Directions for this task:
Every line containing "global" should be identified and copied from the data below.

[Source records]
────────────────────

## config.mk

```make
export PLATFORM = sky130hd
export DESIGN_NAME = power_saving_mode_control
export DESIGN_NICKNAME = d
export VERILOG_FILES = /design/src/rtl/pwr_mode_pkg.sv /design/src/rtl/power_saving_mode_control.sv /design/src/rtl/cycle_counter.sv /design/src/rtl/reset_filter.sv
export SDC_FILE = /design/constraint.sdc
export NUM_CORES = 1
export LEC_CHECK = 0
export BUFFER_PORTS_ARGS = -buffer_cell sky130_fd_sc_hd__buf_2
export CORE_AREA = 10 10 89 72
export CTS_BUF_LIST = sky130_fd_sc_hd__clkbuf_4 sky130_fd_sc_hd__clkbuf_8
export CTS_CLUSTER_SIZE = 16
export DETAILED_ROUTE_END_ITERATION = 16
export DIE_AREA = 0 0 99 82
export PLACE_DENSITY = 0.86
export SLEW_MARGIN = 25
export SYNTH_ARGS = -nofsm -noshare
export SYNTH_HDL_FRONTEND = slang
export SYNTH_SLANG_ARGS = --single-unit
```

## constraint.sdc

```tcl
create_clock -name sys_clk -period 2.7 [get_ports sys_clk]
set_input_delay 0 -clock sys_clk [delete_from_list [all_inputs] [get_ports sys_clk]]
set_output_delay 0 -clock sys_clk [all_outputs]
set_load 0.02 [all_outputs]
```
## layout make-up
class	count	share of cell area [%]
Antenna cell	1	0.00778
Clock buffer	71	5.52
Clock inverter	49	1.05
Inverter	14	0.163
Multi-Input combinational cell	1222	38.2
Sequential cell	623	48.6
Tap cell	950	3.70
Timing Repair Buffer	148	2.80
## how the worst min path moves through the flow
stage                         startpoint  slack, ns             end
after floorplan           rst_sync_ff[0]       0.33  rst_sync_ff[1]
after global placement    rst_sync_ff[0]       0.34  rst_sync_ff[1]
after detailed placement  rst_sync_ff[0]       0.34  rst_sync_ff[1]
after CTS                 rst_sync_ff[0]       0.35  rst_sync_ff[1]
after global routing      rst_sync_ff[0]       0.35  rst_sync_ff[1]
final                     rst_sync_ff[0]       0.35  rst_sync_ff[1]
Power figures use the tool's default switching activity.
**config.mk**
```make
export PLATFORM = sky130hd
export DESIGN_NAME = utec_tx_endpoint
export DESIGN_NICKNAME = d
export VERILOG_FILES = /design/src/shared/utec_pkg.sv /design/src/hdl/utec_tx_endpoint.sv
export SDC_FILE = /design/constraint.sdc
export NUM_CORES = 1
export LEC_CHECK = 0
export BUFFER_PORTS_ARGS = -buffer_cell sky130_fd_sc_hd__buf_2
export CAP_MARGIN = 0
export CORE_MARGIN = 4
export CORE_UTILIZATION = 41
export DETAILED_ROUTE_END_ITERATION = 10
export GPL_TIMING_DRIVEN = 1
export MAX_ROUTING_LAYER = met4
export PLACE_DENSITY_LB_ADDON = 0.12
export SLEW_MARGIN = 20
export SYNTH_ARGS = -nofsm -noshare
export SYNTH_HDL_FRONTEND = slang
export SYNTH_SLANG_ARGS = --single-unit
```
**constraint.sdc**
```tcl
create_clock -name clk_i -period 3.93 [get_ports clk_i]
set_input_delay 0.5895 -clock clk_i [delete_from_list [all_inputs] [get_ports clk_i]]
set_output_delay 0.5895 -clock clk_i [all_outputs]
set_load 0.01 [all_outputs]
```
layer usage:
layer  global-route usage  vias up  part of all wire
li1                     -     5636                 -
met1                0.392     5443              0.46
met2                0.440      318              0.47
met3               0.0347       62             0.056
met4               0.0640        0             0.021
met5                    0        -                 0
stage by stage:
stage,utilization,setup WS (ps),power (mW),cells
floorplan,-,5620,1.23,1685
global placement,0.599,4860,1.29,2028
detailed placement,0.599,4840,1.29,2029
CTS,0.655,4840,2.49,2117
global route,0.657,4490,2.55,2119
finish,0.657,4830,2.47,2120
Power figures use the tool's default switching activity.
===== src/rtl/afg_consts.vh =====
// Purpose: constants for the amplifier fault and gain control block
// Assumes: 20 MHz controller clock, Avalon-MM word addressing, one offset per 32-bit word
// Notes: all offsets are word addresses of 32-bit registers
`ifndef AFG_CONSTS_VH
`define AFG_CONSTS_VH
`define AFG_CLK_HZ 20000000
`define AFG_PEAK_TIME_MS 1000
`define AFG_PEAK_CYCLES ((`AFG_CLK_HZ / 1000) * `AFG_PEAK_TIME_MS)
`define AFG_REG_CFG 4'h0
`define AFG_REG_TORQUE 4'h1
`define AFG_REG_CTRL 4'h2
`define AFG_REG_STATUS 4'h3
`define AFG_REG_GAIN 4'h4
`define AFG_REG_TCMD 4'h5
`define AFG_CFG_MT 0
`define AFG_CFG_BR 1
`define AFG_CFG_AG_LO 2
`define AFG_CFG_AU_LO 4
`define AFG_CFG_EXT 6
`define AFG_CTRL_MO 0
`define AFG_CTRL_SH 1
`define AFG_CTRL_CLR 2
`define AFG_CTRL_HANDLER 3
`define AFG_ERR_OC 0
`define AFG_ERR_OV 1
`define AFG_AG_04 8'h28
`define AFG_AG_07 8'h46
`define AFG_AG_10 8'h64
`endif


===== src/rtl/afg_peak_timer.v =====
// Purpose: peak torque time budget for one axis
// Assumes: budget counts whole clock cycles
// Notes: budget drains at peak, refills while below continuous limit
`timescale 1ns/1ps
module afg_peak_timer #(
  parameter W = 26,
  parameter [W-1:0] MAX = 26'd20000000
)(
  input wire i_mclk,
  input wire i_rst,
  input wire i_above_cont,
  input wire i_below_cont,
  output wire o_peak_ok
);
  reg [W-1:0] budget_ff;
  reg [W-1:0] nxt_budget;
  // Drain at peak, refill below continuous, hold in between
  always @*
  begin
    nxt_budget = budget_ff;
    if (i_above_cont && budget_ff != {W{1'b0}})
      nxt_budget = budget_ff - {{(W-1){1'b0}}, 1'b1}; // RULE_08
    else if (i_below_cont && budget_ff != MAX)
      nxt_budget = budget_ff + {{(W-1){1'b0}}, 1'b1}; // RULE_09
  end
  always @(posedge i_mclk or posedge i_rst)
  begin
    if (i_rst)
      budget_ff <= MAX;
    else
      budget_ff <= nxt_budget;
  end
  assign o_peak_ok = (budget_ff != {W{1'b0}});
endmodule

────────────────────

Completed task:
after global placement    rst_sync_ff[0]       0.34  rst_sync_ff[1]
after global routing      rst_sync_ff[0]       0.35  rst_sync_ff[1]
layer  global-route usage  vias up  part of all wire
global placement,0.599,4860,1.29,2028
global route,0.657,4490,2.55,2119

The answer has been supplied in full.